We have tools both legal (the Constitution) and technological (paper cash and peer-to-peer crypto) to help us curb or evade government overreach. But both could be overcome by a sufficiently motivated government.
“Protecting consumer privacy is critical,” the Fed’s January paper assured us. But it also said this: “Any CBDC would need to strike an appropriate balance…between safeguarding the privacy rights of consumers and affording the transparency necessary to deter criminal activity.” Guess who will be deciding on the appropriate balance?

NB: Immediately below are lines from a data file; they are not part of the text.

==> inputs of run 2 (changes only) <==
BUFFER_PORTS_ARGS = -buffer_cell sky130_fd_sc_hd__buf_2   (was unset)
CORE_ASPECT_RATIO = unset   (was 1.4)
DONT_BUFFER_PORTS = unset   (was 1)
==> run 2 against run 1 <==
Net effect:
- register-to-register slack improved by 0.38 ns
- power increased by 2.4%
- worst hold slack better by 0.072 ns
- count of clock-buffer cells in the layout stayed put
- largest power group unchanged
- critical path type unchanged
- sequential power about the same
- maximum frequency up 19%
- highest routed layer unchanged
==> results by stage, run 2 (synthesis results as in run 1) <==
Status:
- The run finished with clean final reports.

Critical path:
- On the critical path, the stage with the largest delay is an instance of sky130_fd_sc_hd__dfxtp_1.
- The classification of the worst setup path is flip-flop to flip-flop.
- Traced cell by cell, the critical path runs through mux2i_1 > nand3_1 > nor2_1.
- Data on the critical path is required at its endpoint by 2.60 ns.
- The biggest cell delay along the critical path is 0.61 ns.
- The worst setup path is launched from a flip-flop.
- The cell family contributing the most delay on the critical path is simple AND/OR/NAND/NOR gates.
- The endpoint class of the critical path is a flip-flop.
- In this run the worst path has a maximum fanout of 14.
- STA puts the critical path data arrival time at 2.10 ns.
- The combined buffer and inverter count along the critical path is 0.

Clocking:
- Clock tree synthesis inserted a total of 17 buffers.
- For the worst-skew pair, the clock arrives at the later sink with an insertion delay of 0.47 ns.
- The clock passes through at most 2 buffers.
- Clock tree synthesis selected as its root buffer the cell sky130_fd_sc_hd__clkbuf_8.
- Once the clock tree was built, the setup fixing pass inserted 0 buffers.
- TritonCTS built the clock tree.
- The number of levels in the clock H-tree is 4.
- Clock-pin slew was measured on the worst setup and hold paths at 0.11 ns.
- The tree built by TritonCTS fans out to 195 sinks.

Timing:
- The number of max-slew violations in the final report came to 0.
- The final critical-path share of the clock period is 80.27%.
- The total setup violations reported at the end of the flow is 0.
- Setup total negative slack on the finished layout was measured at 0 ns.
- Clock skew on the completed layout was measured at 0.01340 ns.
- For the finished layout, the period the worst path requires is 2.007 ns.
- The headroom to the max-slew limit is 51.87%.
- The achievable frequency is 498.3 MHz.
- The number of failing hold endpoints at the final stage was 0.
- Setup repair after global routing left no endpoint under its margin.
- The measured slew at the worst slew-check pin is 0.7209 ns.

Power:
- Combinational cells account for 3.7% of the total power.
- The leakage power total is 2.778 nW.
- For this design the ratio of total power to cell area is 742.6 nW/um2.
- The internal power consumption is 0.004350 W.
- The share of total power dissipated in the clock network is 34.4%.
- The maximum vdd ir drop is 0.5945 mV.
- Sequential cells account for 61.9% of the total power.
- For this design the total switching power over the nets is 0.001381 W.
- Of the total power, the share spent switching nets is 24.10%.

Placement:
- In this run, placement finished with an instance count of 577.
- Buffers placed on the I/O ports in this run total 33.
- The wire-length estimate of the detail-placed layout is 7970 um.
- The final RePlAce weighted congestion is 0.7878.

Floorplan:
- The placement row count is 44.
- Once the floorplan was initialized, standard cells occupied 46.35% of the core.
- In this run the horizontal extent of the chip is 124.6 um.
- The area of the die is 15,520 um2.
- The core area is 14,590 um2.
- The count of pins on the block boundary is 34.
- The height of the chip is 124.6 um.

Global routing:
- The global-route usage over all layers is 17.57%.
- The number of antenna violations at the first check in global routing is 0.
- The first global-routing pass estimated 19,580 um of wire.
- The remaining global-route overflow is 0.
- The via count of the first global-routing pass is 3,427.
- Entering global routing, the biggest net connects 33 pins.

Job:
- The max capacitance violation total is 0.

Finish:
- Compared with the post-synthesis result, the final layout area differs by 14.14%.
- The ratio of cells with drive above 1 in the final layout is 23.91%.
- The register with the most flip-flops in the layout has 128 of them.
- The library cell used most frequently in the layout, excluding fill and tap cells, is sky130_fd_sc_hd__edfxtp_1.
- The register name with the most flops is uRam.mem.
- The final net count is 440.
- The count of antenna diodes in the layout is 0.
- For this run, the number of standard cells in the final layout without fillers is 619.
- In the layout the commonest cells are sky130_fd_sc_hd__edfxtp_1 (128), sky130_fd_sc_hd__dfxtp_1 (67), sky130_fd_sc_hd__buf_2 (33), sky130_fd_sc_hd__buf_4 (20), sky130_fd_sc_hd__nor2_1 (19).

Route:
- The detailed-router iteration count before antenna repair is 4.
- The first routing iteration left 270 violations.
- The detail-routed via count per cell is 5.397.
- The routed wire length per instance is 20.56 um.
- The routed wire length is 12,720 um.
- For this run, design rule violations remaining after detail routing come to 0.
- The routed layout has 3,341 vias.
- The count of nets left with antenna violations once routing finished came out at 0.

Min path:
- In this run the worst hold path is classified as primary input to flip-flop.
[src/verilog/card_seq_pkg.sv]
`default_nettype none
package card_seq_pkg;
    // ------------------------------------------------------------
    // Timing
    // ------------------------------------------------------------
    localparam int CLK_MHZ = 250;
    localparam int STEP_NS = 10000;
    localparam int STEP_CYCLES = (STEP_NS * CLK_MHZ + 999) / 1000;
    localparam int RST_HOLD_NS = 102400;
    localparam int RST_HOLD_CYCLES = (RST_HOLD_NS * CLK_MHZ + 999) / 1000;
    localparam int DEADLINE_MS = 5000;
    localparam int DEADLINE_CYCLES = DEADLINE_MS * CLK_MHZ * 1000;
    localparam int DEACT_STEPS = 4;
    localparam logic [5:0] CLK_DIV_HALF = 6'h20;
    // ------------------------------------------------------------
    // Status response fields
    // ------------------------------------------------------------
    localparam logic [4:0] CLASS_BYTE = 5'h0e;
    localparam int CLASS_BIT = 5;
    localparam int CLKSTOP_BIT = 0;
    // ------------------------------------------------------------
    // Sequencer states
    // ------------------------------------------------------------
    typedef enum logic [12:0] {
        ST_IDLE = 13'h0001,
        ST_VCC = 13'h0002,
        ST_IO = 13'h0004,
        ST_CLK = 13'h0008,
        ST_RST = 13'h0010,
        ST_ATR = 13'h0020,
        ST_IDENT = 13'h0040,
        ST_RUN = 13'h0080,
        ST_D_RST = 13'h0100,
        ST_D_CLK = 13'h0200,
        ST_D_IO = 13'h0400,
        ST_D_VCC = 13'h0800,
        ST_FAST = 13'h1000
    } state_type;
    localparam logic [12:0] M_VCC = 13'h17fe;
    localparam logic [12:0] M_RST = 13'h00e0;
    localparam logic [12:0] M_CLK = 13'h01f8;
    localparam logic [12:0] M_IOLOW = 13'h1c03;
endpackage
`default_nettype wire

[src/verilog/cycle_timer.sv]
`default_nettype none
module cycle_timer (
    input wire logic ref_clk_i,
    input wire logic reset_i,
    input wire logic load_i,
    input wire logic stop_i,
    input wire logic [31:0] count_i,
    output logic expired_o,
    output logic running_o
);
    logic [31:0] count_reg;
    logic [31:0] count_next;
    logic run_next;
    logic exp_next;

    // ------------------------------------------------------------
    // Down counter, pulse after count_i cycles
    // ------------------------------------------------------------
    always_comb begin
        count_next = count_reg;
        run_next = running_o;
        exp_next = 1'b0;
        if (load_i) begin
            count_next = count_i;
            run_next = 1'b1;
        end else if (stop_i) begin
            run_next = 1'b0;
        end else if (running_o) begin
            if (count_reg <= 32'h0000_0001) begin
                run_next = 1'b0;
                exp_next = 1'b1;
            end else begin
                count_next = count_reg - 32'h0000_0001;
            end
        end
    end

    always_ff @(posedge ref_clk_i or posedge reset_i) begin
        if (reset_i) begin
            count_reg <= 32'h0000_0000;
            running_o <= 1'b0;
            expired_o <= 1'b0;
        end else begin
            count_reg <= count_next;
            running_o <= run_next;
            expired_o <= exp_next;
        end
    end
endmodule
`default_nettype wire

[src/verilog/card_supply_sequencer.sv]
// Contract
// Only one card slot powered at any time, never two sessions together.
// Contacts rise and fall in fixed order at every supply level.
// Stopped clock: drop contacts in any order, all low before supply drops.
// Clock restarted before deactivation: use the full ordered sequence.
// Transmission protocol T=0 is mandatory, T=1 optional, on both ends.
// Dual-voltage card supports clock stop and flags it in status.
// Card voltage class is bit 5 of status byte 14.
// Read voltage class right after answer-to-reset, before other commands.
// Dual-voltage terminal activates at 5 V first, 3 V only if allowed.
// Supply change finishes before any further command after identification.
// A 3 V-only terminal activates directly at 3 V.
// 3 V-only terminal rejects 5 V-only or failed card within 5 s.
// Supply change is full deactivation then activation at new level.
// Deadline counted on own clock from answer-to-reset to deactivation end.
`default_nettype none
module card_supply_sequencer #(
    parameter int RST_HOLD = card_seq_pkg::RST_HOLD_CYCLES,
    parameter int DEADLINE = card_seq_pkg::DEADLINE_CYCLES
) (
    input wire logic ref_clk_i,
    input wire logic reset_i,
    input wire logic activate_i,
    input wire logic deactivate_i,
    input wire logic slot_i,
    input wire logic only_3v_i,
    input wire logic prefer_3v_i,
    input wire logic clk_stop_i,
    input wire logic atr_done_i,
    input wire logic status_valid_i,
    input wire logic [7:0] status_byte_i,
    input wire logic exchange_done_i,
    input wire logic exchange_fail_i,
    input wire logic io_tx_low_i,
    output logic [1:0] card_vcc_en_o,
    output logic card_vcc_3v_o,
    output logic card_rst_o,
    output logic card_clk_o,
    output logic card_io_o,
    output logic card_io_oe_o,
    output logic ident_phase_o,
    output logic session_ready_o,
    output logic rejected_o,
    output logic busy_o,
    output logic class_3v_o,
    output logic clk_stopped_o
);
    localparam logic [31:0] STEP = 32'(card_seq_pkg::STEP_CYCLES);
    localparam logic [31:0] HOLD = 32'(RST_HOLD);
    localparam logic [31:0] LIMIT = 32'(DEADLINE - card_seq_pkg::DEACT_STEPS * (card_seq_pkg::STEP_CYCLES + 1) - 2);
    localparam logic [13:0] REJ_MAX = 14'(card_seq_pkg::DEACT_STEPS * (card_seq_pkg::STEP_CYCLES + 1) + 1);

    function automatic logic in_set(card_seq_pkg::state_type s, logic [12:0] m);
        return |(s & m);
    endfunction

    card_seq_pkg::state_type state_reg;
    card_seq_pkg::state_type state_next;
    logic slot_reg;
    logic slot_next;
    logic volt_next;
    logic switch_reg;
    logic switch_next;
    logic reject_next;
    logic class_reg;
    logic class_next;
    logic stop_ok_reg;
    logic stop_ok_next;
    logic stopped_reg;
    logic stopped_next;
    logic [4:0] byte_reg;
    logic [4:0] byte_next;
    logic [5:0] div_reg;
    logic [5:0] div_next;
    logic clk_next;
    logic [1:0] vcc_next;
    logic step_load;
    logic [31:0] step_count;
    logic step_done;
    logic dl_load;
    logic dl_stop;
    logic dl_expired;
    logic dl_running;
    logic deact_go;
    logic reject_go;
    logic [13:0] reject_age_reg;
    logic [13:0] reject_age_next;

    // ------------------------------------------------------------
    // Step and deadline timers
    // ------------------------------------------------------------
    cycle_timer step_timer (
        .ref_clk_i(ref_clk_i),
        .reset_i(reset_i),
        .load_i(step_load),
        .stop_i(1'b0),
        .count_i(step_count),
        .expired_o(step_done),
        .running_o()
    );

    // deadline counter
    cycle_timer deadline_timer (
        .ref_clk_i(ref_clk_i),
        .reset_i(reset_i),
        .load_i(dl_load),
        .stop_i(dl_stop),
        .count_i(LIMIT),
        .expired_o(dl_expired),
        .running_o(dl_running)
    );

    // ------------------------------------------------------------
    // Sequencer
    // ------------------------------------------------------------
    always_comb begin
        state_next = state_reg;
        slot_next = slot_reg;
        volt_next = card_vcc_3v_o;
        switch_next = switch_reg;
        reject_next = rejected_o;
        class_next = class_reg;
        stop_ok_next = stop_ok_reg;
        stopped_next = stopped_reg;
        byte_next = byte_reg;
        step_load = 1'b0;
        step_count = STEP;
        dl_load = 1'b0;
        dl_stop = 1'b0;
        deact_go = 1'b0;
        reject_go = 1'b0;
        case (state_reg)
            card_seq_pkg::ST_IDLE: begin
                // one slot, chosen at activation
                if (activate_i) begin
                    slot_next = slot_i;
                    // first supply level
                    volt_next = only_3v_i;
                    switch_next = 1'b0;
                    reject_next = 1'b0;
                    state_next = card_seq_pkg::ST_VCC;
                    step_load = 1'b1;
                end
            end
            // ordered activation
            card_seq_pkg::ST_VCC: begin
                if (step_done) begin
                    state_next = card_seq_pkg::ST_IO;
                    step_load = 1'b1;
                end
            end
            card_seq_pkg::ST_IO: begin
                if (step_done) begin
                    state_next = card_seq_pkg::ST_CLK;
                    step_load = 1'b1;
                end
            end
            card_seq_pkg::ST_CLK: begin
                if (step_done) begin
                    state_next = card_seq_pkg::ST_RST;
                    step_load = 1'b1;
                    step_count = HOLD;
                end
            end
            card_seq_pkg::ST_RST: begin
                if (step_done) begin
                    state_next = card_seq_pkg::ST_ATR;
                    byte_next = 5'h00;
                    class_next = 1'b0;
                    stop_ok_next = 1'b0;
                end
            end
            card_seq_pkg::ST_ATR: begin
                if (exchange_fail_i) begin
                    reject_go = 1'b1;
                end else if (deactivate_i) begin
                    deact_go = 1'b1;
                end else if (atr_done_i) begin
                    // identification starts the deadline
                    state_next = card_seq_pkg::ST_IDENT;
                    dl_load = 1'b1;
                end
            end
            card_seq_pkg::ST_IDENT: begin
                // class bit from status byte 14
                if (status_valid_i) begin
                    if (byte_reg == card_seq_pkg::CLASS_BYTE - 5'h01) begin
                        class_next = status_byte_i[card_seq_pkg::CLASS_BIT];
                        // clock stop permission
                        stop_ok_next = status_byte_i[card_seq_pkg::CLKSTOP_BIT];
                    end
                    if (byte_reg != 5'h1f) begin
                        byte_next = byte_reg + 5'h01;
                    end
                end
                // reject on failure or deadline
                if (exchange_fail_i || dl_expired) begin
                    reject_go = 1'b1;
                end else if (exchange_done_i && only_3v_i && !class_reg) begin
                    reject_go = 1'b1;
                end else if (exchange_done_i && !only_3v_i && class_reg && prefer_3v_i && !card_vcc_3v_o) begin
                    // switch before any further command
                    switch_next = 1'b1;
                    deact_go = 1'b1;
                end else if (exchange_done_i) begin
                    // T=0 engine takes over the session
                    state_next = card_seq_pkg::ST_RUN;
                    dl_stop = 1'b1;
                end else if (deactivate_i) begin
                    deact_go = 1'b1;
                end
            end
            card_seq_pkg::ST_RUN: begin
                // restart clears the stopped state
                stopped_next = clk_stop_i && stop_ok_reg;
                if (deactivate_i) begin
                    deact_go = 1'b1;
                end
            end
            card_seq_pkg::ST_D_RST: begin
                if (step_done) begin
                    state_next = card_seq_pkg::ST_D_CLK;
                    step_load = 1'b1;
                end
            end
            card_seq_pkg::ST_D_CLK: begin
                if (step_done) begin
                    state_next = card_seq_pkg::ST_D_IO;
                    step_load = 1'b1;
                end
            end
            card_seq_pkg::ST_D_IO, card_seq_pkg::ST_FAST: begin
                if (step_done) begin
                    state_next = card_seq_pkg::ST_D_VCC;
                    step_load = 1'b1;
                end
            end
            card_seq_pkg::ST_D_VCC: begin
                if (step_done) begin
                    // deadline ends with deactivation
                    dl_stop = 1'b1;
                    stopped_next = 1'b0;
                    // reactivate at the new level
                    if (switch_reg) begin
                        switch_next = 1'b0;
                        volt_next = 1'b1;
                        state_next = card_seq_pkg::ST_VCC;
                        step_load = 1'b1;
                    end else begin
                        state_next = card_seq_pkg::ST_IDLE;
                    end
                end
            end
            default: begin
                state_next = card_seq_pkg::ST_IDLE;
            end
        endcase
        if (reject_go) begin
            reject_next = 1'b1;
            switch_next = 1'b0;
        end
        if (reject_go || deact_go) begin
            step_load = 1'b1;
            step_count = STEP;
            // shortcut only while clock still stopped
            if (stopped_reg) begin
                state_next = card_seq_pkg::ST_FAST;
            end else begin
                state_next = card_seq_pkg::ST_D_RST;
            end
        end
    end

    // ------------------------------------------------------------
    // Card clock and contact levels
    // ------------------------------------------------------------
    always_comb begin
        div_next = div_reg + 6'h01;
        clk_next = card_clk_o;
        if (div_reg == card_seq_pkg::CLK_DIV_HALF - 6'h01) begin
            div_next = 6'h00;
            if (in_set(state_next, card_seq_pkg::M_CLK) && !stopped_next) begin
                clk_next = !card_clk_o;
            end else begin
                clk_next = 1'b0;
            end
        end
        vcc_next = 2'b00;
        // supply to the selected slot only
        if (in_set(state_next, card_seq_pkg::M_VCC)) begin
            vcc_next = slot_next ? 2'b10 : 2'b01;
        end
    end

    always_ff @(posedge ref_clk_i or posedge reset_i) begin
        if (reset_i) begin
            state_reg <= card_seq_pkg::ST_IDLE;
            slot_reg <= 1'b0;
            switch_reg <= 1'b0;
            class_reg <= 1'b0;
            stop_ok_reg <= 1'b0;
            stopped_reg <= 1'b0;
            byte_reg <= 5'h00;
            div_reg <= 6'h00;
            card_vcc_en_o <= 2'b00;
            card_vcc_3v_o <= 1'b0;
            card_rst_o <= 1'b0;
            card_clk_o <= 1'b0;
            card_io_o <= 1'b0;
            card_io_oe_o <= 1'b1;
            ident_phase_o <= 1'b0;
            session_ready_o <= 1'b0;
            rejected_o <= 1'b0;
            busy_o <= 1'b0;
            class_3v_o <= 1'b0;
            clk_stopped_o <= 1'b0;
        end else begin
            state_reg <= state_next;
            slot_reg <= slot_next;
            switch_reg <= switch_next;
            class_reg <= class_next;
            stop_ok_reg <= stop_ok_next;
            stopped_reg <= stopped_next;
            byte_reg <= byte_next;
            div_reg <= div_next;
            card_vcc_en_o <= vcc_next;
            card_vcc_3v_o <= volt_next;
            card_rst_o <= in_set(state_next, card_seq_pkg::M_RST);
            card_clk_o <= clk_next;
            card_io_o <= 1'b0;
            card_io_oe_o <= in_set(state_next, card_seq_pkg::M_IOLOW) ||
                (in_set(state_next, card_seq_pkg::M_RST) && io_tx_low_i);
            ident_phase_o <= state_next == card_seq_pkg::ST_IDENT;
            session_ready_o <= state_next == card_seq_pkg::ST_RUN;
            rejected_o <= reject_next;
            busy_o <= state_next != card_seq_pkg::ST_IDLE;
            class_3v_o <= class_next;
            clk_stopped_o <= stopped_next;
        end
    end

    // rejection age
    always_comb begin
        reject_age_next = 14'h0000;
        if (rejected_o && card_vcc_en_o != 2'b00) begin
            reject_age_next = reject_age_reg;
            if (reject_age_reg != 14'h3fff) begin
                reject_age_next = reject_age_reg + 14'h0001;
            end
        end
    end

    always_ff @(posedge ref_clk_i or posedge reset_i) begin
        if (reset_i) begin
            reject_age_reg <= 14'h0000;
        end else begin
            reject_age_reg <= reject_age_next;
        end
    end
endmodule
`default_nettype wire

The notion of shifting to a CBDC may seem unthinkably radical, but standard money usage can change surprisingly quickly. It took only around 10 years for the world to switch from the British pound to the U.S. dollar as its primary reserve currency. The U.S. government has proven itself willing to legally demonetize (and force you to exchange at rates it chose) things citizens had been saving and relying on for decades—see gold in the 1930s.
In a 2021 University of Chicago Law Review article, Gary B. Gorton of the Yale School of Management and Jeffery Zhang of the University of Michigan Law School laid out the issues at stake. “The question,” they wrote, is “whether policymakers would want to have central bank digital currencies coexist with stablecoins or to have central bank digital currencies be the only form of money in circulation….Congress has the legal authority to create a fiat currency and to tax competitors of that uniform national currency out of existence.”
The CBDC idea is very much on the Biden administration’s mind; as the White House Office of Science and Technology Policy wrote in its September contribution to the crypto policy initiative, Biden’s order “placed the highest urgency on research and development efforts into the potential design and deployment options of a U.S. CBDC.” The office announced “an interagency effort to develop a National Digital Assets Research and Development (R&D) Agenda” to “place a high priority on advancing research on topics like cryptography that could be helpful to CBDC experimentation and development at the Federal Reserve.”
Alarmingly, the Treasury Department’s “Action Plan” states that “the U.S. government has also been engaging through multilateral fora to establish principles for CBDCs and ensure that they…mitigat[e] illicit finance risks” and “comply with the global AML/CFT standards currently in place…any CBDC needs to integrate a commitment to mitigate its use in facilitating crime.” And once an obsession with making sure no one can use a currency to commit crime is a leading concern, there is almost no place the government has proven itself unwilling to go in hoovering up private information and preventing us from using our money in ways it disapproves of.
Powell told CNBC in April 2021 regarding a CBDC that “I think it’s more important to do this right than to do it fast.” Given that a government-run digital currency is a ready-made machine for the authorities to surveil, skim, manipulate, and control every single exchange of value we make, the only safe way to do it for American liberty is not to do it at all.